BACKGROUND: Patients with chronic idiopathic axonal polyneuropathy (CIAP) can have neuropathic pain that significantly impacts quality of life. Oral neuropathic pain medication often has insufficient pain relief and side effects. Topical phenytoin cream could circumvent these limitations. The primary objectives of this trial are to evaluate (1) efficacy in pain reduction and (2) safety of phenytoin cream in patients with painful CIAP. The main secondary objective is to explore the usefulness of a double-blind placebo-controlled response test (DOBRET) to identify responders to sustained pain relief with phenytoin cream. METHODS: This 6-week, enriched enrollment randomized double-blind, placebo-controlled triple cross-over trial compares phenytoin 20%, 10% and placebo cream in 48 participants with painful CIAP. Enriched enrollment is based on a positive DOBRET in 48 participants who experience within 30 minutes ≥2 points pain reduction on the 11-point numerical rating scale (NRS) in the phenytoin 10% cream applied area and ≥1 point difference in pain reduction on the NRS between phenytoin 10% and placebo cream applied area, in favour of the former.

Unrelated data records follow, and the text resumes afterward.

**src/rtl/acker_pkg.sv**
```systemverilog
// ----------------------------------------------------------------------------
// acker_pkg
// Shared types, constants and tables of the vehicle and motor step block.
// ----------------------------------------------------------------------------
package acker_pkg;

    localparam int FRAC_BITS_DEF = 16;
    localparam int TRIG_ITER_DEF = 16;

    localparam int ACC_W = 68;      // width of exact sums of rounded products
    localparam int CNT_W = 6;       // iteration counter, holds the longest loop
    localparam int PC_W  = 5;       // program counter
    localparam int PROG_LEN = 23;

    localparam logic signed [63:0] PI_Q29          = 64'sd1686629713;
    localparam logic signed [32:0] DEG2RAD_Q32     = 33'sd74961321;
    localparam logic signed [33:0] CORDIC_INV_GAIN = 34'sd652032874;

    localparam logic [30:0] RST_SAMPLE_TIME = 31'd655;
    localparam logic [30:0] RST_GEAR_RATIO  = 31'd65536;
    localparam logic [30:0] RST_INV_WBASE   = 31'd65536;

    typedef enum logic [2:0] {
        REG_SAMPLE_TIME = 3'd0,
        REG_GEAR_RATIO  = 3'd1,
        REG_INV_WBASE   = 3'd2,
        REG_FRIC_INERT  = 3'd3,
        REG_TORQ_INERT  = 3'd4,
        REG_TORQ_IND    = 3'd5,
        REG_RES_IND     = 3'd6,
        REG_INV_IND     = 3'd7
    } t_reg_idx;

    typedef enum logic [4:0] {
        OP_PX, OP_PY, OP_W, OP_TRIG_H, OP_VX, OP_VY, OP_RAD, OP_TRIG_R, OP_DIV,
        OP_WT, OP_HR, OP_HD, OP_A, OP_OM1, OP_K1, OP_OM2, OP_K2, OP_C1, OP_B,
        OP_C2, OP_K3, OP_C3, OP_WH
    } t_op;

    typedef struct packed {
        t_op              op;
        logic [CNT_W-1:0] cnt;
        logic             latch;
        logic             mul;
        logic             acc;
        logic             tinit;
        logic             red;
        logic             fold;
        logic             rot;
        logic             tend;
        logic             dinit;
        logic             div;
        logic             dend;
        logic             load;
    } t_cmd;

    typedef struct packed {
        logic [31:0] pos_x;
        logic [31:0] pos_y;
        logic [31:0] vel_x;
        logic [31:0] vel_y;
        logic [31:0] heading;
        logic [31:0] heading_rate;
        logic [31:0] rotor_speed;
        logic [31:0] current;
        logic [31:0] delta_vel_x;
        logic [31:0] delta_vel_y;
        logic [31:0] wheel_speed;
        logic        saturated;
    } t_result;

    typedef struct packed {
        logic [31:0] val;
        logic        sat;
    } t_clamp;

    function automatic int red_steps(input int frac);
        return 31 - frac;
    endfunction

    function automatic int div_bits(input int frac);
        return 34 + frac;
    endfunction

    function automatic int trig_iters(input int n);
        return (n < 24) ? n : 24;
    endfunction

    function automatic t_clamp clamp32(input logic signed [ACC_W-1:0] v);
        t_clamp c;
        c.val = v[31:0];
        c.sat = 1'b0;
        if (v > $signed({{(ACC_W-31){1'b0}}, 31'h7FFF_FFFF})) begin
            c.val = 32'h7FFF_FFFF;
            c.sat = 1'b1;
        end else if (v < $signed({{(ACC_W-31){1'b1}}, 31'h0})) begin
            c.val = 32'h8000_0000;
            c.sat = 1'b1;
        end
        return c;
    endfunction

    function automatic logic signed [33:0] atan_q30(input logic [4:0] i);
        logic signed [33:0] a;
        case (i)
            5'd0:    a = 34'sd843314857;
            5'd1:    a = 34'sd497837830;
            5'd2:    a = 34'sd263043837;
            5'd3:    a = 34'sd133525159;
            5'd4:    a = 34'sd67021687;
            5'd5:    a = 34'sd33543516;
            5'd6:    a = 34'sd16775851;
            5'd7:    a = 34'sd8388437;
            5'd8:    a = 34'sd4194283;
            5'd9:    a = 34'sd2097149;
            5'd10:   a = 34'sd1048576;
            5'd11:   a = 34'sd524288;
            5'd12:   a = 34'sd262144;
            5'd13:   a = 34'sd131072;
            5'd14:   a = 34'sd65536;
            5'd15:   a = 34'sd32768;
            5'd16:   a = 34'sd16384;
            5'd17:   a = 34'sd8192;
            5'd18:   a = 34'sd4096;
            5'd19:   a = 34'sd2048;
            5'd20:   a = 34'sd1024;
            5'd21:   a = 34'sd512;
            5'd22:   a = 34'sd256;
            5'd23:   a = 34'sd128;
            default: a = 34'sd0;
        endcase
        return a;
    endfunction

    function automatic t_op prog_op(input logic [PC_W-1:0] pc);
        t_op o;
        case (pc)
            5'd0:    o = OP_PX;
            5'd1:    o = OP_PY;
            5'd2:    o = OP_W;
            5'd3:    o = OP_TRIG_H;
            5'd4:    o = OP_VX;
            5'd5:    o = OP_VY;
            5'd6:    o = OP_RAD;
            5'd7:    o = OP_TRIG_R;
            5'd8:    o = OP_DIV;
            5'd9:    o = OP_WT;
            5'd10:   o = OP_HR;
            5'd11:   o = OP_HD;
            5'd12:   o = OP_A;
            5'd13:   o = OP_OM1;
            5'd14:   o = OP_K1;
            5'd15:   o = OP_OM2;
            5'd16:   o = OP_K2;
            5'd17:   o = OP_C1;
            5'd18:   o = OP_B;
            5'd19:   o = OP_C2;
            5'd20:   o = OP_K3;
            5'd21:   o = OP_C3;
            5'd22:   o = OP_WH;
            default: o = OP_PX;
        endcase
        return o;
    endfunction

endpackage

```
**src/rtl/acker_ctrl.sv**
```systemverilog
// ----------------------------------------------------------------------------
// acker_ctrl
// Sequencer: walks the step program and drives the datapath commands.
// ----------------------------------------------------------------------------
module acker_ctrl #(
    parameter int FRAC_BITS       = acker_pkg::FRAC_BITS_DEF,
    parameter int TRIG_ITERATIONS = acker_pkg::TRIG_ITER_DEF
) (
    input  logic              i_clk,
    input  logic              i_rst_n,
    input  logic              i_in_valid,
    output logic              o_in_ready,
    output logic              o_out_valid,
    input  logic              i_out_ready,
    output acker_pkg::t_cmd   o_cmd
);
    import acker_pkg::*;

    localparam int RED_N = red_steps(FRAC_BITS);
    localparam int ROT_N = trig_iters(TRIG_ITERATIONS);
    localparam int DIV_N = div_bits(FRAC_BITS);

    typedef enum logic [11:0] {
        S_IDLE  = 12'b0000_0000_0001,
        S_MUL   = 12'b0000_0000_0010,
        S_ACC   = 12'b0000_0000_0100,
        S_TINIT = 12'b0000_0000_1000,
        S_RED   = 12'b0000_0001_0000,
        S_FOLD  = 12'b0000_0010_0000,
        S_ROT   = 12'b0000_0100_0000,
        S_TEND  = 12'b0000_1000_0000,
        S_DINIT = 12'b0001_0000_0000,
        S_DIV   = 12'b0010_0000_0000,
        S_DEND  = 12'b0100_0000_0000,
        S_DONE  = 12'b1000_0000_0000
    } t_state;

    t_state           r_state, n_state;
    logic [PC_W-1:0]  r_pc, n_pc;
    logic [CNT_W-1:0] r_cnt, n_cnt;
    logic             r_ovalid, n_ovalid;
    t_state           adv_state;
    logic [PC_W-1:0]  adv_pc;

    function automatic t_state start_of(input t_op op);
        t_state s;
        case (op)
            OP_TRIG_H, OP_TRIG_R: s = S_TINIT;
            OP_DIV:               s = S_DINIT;
            default:              s = S_MUL;
        endcase
        return s;
    endfunction

    // next op of the program, or the hand-over to the output register
    always_comb begin
        adv_pc = PC_W'(r_pc + 1'b1);
        if (r_pc == PC_W'(PROG_LEN - 1)) begin
            adv_state = S_DONE;
        end else begin
            adv_state = start_of(prog_op(adv_pc));
        end
    end

    always_comb begin
        n_state  = r_state;
        n_pc     = r_pc;
        n_cnt    = r_cnt;
        n_ovalid = r_ovalid & ~i_out_ready;
        o_cmd    = '0;
        o_cmd.op = prog_op(r_pc);
        o_cmd.cnt = r_cnt;
        case (r_state)
            S_IDLE: begin
                if (i_in_valid) begin
                    o_cmd.latch = 1'b1;
                    n_pc        = '0;
                    n_state     = start_of(prog_op('0));
                end
            end
            S_MUL: begin
                o_cmd.mul = 1'b1;
                n_state   = S_ACC;
            end
            S_ACC: begin
                o_cmd.acc = 1'b1;
                n_pc      = adv_pc;
                n_state   = adv_state;
            end
            S_TINIT: begin
                o_cmd.tinit = 1'b1;
                n_cnt       = CNT_W'(RED_N - 1);
                n_state     = S_RED;
            end
            S_RED: begin
                o_cmd.red = 1'b1;
                if (r_cnt == '0) begin
                    n_state = S_FOLD;
                end else begin
                    n_cnt = CNT_W'(r_cnt - 1'b1);
                end
            end
            S_FOLD: begin
                o_cmd.fold = 1'b1;
                n_cnt      = '0;
                n_state    = S_ROT;
            end
            S_ROT: begin
                o_cmd.rot = 1'b1;
                if (r_cnt == CNT_W'(ROT_N - 1)) begin
                    n_state = S_TEND;
                end else begin
                    n_cnt = CNT_W'(r_cnt + 1'b1);
                end
            end
            S_TEND: begin
                o_cmd.tend = 1'b1;
                n_pc       = adv_pc;
                n_state    = adv_state;
            end
            S_DINIT: begin
                o_cmd.dinit = 1'b1;
                n_cnt       = '0;
                n_state     = S_DIV;
            end
            S_DIV: begin
                o_cmd.div = 1'b1;
                if (r_cnt == CNT_W'(DIV_N - 1)) begin
                    n_state = S_DEND;
                end else begin
                    n_cnt = CNT_W'(r_cnt + 1'b1);
                end
            end
            S_DEND: begin
                o_cmd.dend = 1'b1;
                n_pc       = adv_pc;
                n_state    = adv_state;
            end
            S_DONE: begin
                if (!r_ovalid || i_out_ready) begin
                    o_cmd.load = 1'b1;
                    n_ovalid   = 1'b1;
                    n_state    = S_IDLE;
                end
            end
            default: n_state = S_IDLE;
        endcase
    end

    always_ff @(posedge i_clk) begin
        if (!i_rst_n) begin
            r_state  <= S_IDLE;
            r_pc     <= '0;
            r_cnt    <= '0;
            r_ovalid <= 1'b0;
        end else begin
            r_state  <= n_state;
            r_pc     <= n_pc;
            r_cnt    <= n_cnt;
            r_ovalid <= n_ovalid;
        end
    end

    assign o_in_ready  = (r_state == S_IDLE);
    assign o_out_valid = r_ovalid;

endmodule

```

To explore whether DOBRET has predictive value for sustained pain relief, 24 DOBRET-negative participants will be included. An open-label extension phase is offered with phenytoin 20% cream for up to one year, to study long-term safety. The main inclusion criteria are a diagnosis of CIAP and symmetrical neuropathic pain with a mean weekly pain score of ≥4 and <10 on the NRS. The primary outcome is the mean difference between phenytoin 20% versus placebo cream in 7-day average pain intensity, as measured by the NRS, over week 2 in DOBRET positive participants. Key secondary outcomes include the mean difference in pain intensity between phenytoin 10% and phenytoin 20% cream, and between phenytoin 10% and placebo cream. Furthermore, differences between the 3 interventions will be evaluated on the Neuropathic Pain Symptom Inventory, EuroQol EQ5-5D-5L, and evaluation of adverse events. DISCUSSION: This study will provide evidence on the efficacy and safety of phenytoin cream in patients with painful CIAP and will give insight into the usefulness of DOBRET as a way of personalized medicine to identify responders to sustained pain relief with phenytoin cream. TRIAL REGISTRATION: ClinicalTrials.gov NCT04647877 . Registered on 1 December 2020.